= Brief =
Within the data below, copy each line where the string "constraint" is found.

= Collected data =
===== config.mk =====
export PLATFORM = sky130hd
export DESIGN_NAME = fp_add_post_norm_flat
export DESIGN_NICKNAME = d
export VERILOG_FILES = /design/src/rtl/fp_pkg.sv /design/src/rtl/fp_add_post_norm_if.sv /design/src/rtl/fp_lzc26.sv /design/src/rtl/fp_add_post_norm.sv /design/src/flat_wrapper.sv
export SDC_FILE = /design/constraint.sdc
export NUM_CORES = 1
export LEC_CHECK = 0
export ABC_AREA = 1
export CORE_MARGIN = 2
export CORE_UTILIZATION = 59
export DETAILED_ROUTE_END_ITERATION = 6
export PLACE_DENSITY = 0.85
export SLEW_MARGIN = 20
export SYNTH_ARGS = -nofsm -noshare
export SYNTH_HDL_FRONTEND = slang
export SYNTH_SLANG_ARGS = --single-unit
export TNS_END_PERCENT = 100

===== constraint.sdc =====
create_clock -name clk -period 5.1 [get_ports clk]
set_input_delay 1.275 -clock clk [delete_from_list [all_inputs] [get_ports clk]]
set_output_delay 1.275 -clock clk [all_outputs]
set_load 0.005 [all_outputs]

===== src/rtl/fp_pkg.sv =====
// Shared types and binary32 constants for the adder post-normalization stage.
package fp_pkg;

  localparam int FP_EXP_W      = 8;
  localparam int FP_FRAC_W     = 23;
  localparam int FP_RAW_MANT_W = 27;
  localparam logic [FP_EXP_W-1:0] FP_EXP_INF = 8'hFF;

  typedef enum logic [2:0] {
    ST_IDLE,
    ST_CHECK,
    ST_SHIFT,
    ST_ROUND,
    ST_DONE
  } post_norm_state_t;

  function automatic logic [31:0] fp_pack_inf(input logic sign);
    return {sign, FP_EXP_INF, {FP_FRAC_W{1'b0}}};
  endfunction

endpackage


===== src/rtl/fp_add_post_norm_if.sv =====
// Raw-result input and packed-result output handshake bundle for fp_add_post_norm.
interface fp_add_post_norm_if;
  import fp_pkg::*;

  logic                     in_valid;
  logic                     in_ready;
  logic                     in_sign;
  logic [FP_EXP_W-1:0]      in_exp;
  logic [FP_RAW_MANT_W-1:0] in_mant;
  logic                     out_valid;
  logic                     out_ready;
  logic [31:0]              out_result;
  logic                     out_ovf;
  logic                     out_unf;
  logic                     out_inexact;

  modport master (
    output in_valid, in_sign, in_exp, in_mant, out_ready,
    input  in_ready, out_valid, out_result, out_ovf, out_unf, out_inexact
  );

  modport slave (
    input  in_valid, in_sign, in_exp, in_mant, out_ready,
    output in_ready, out_valid, out_result, out_ovf, out_unf, out_inexact
  );

endinterface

= Answer to this task =
export SDC_FILE = /design/constraint.sdc
===== constraint.sdc =====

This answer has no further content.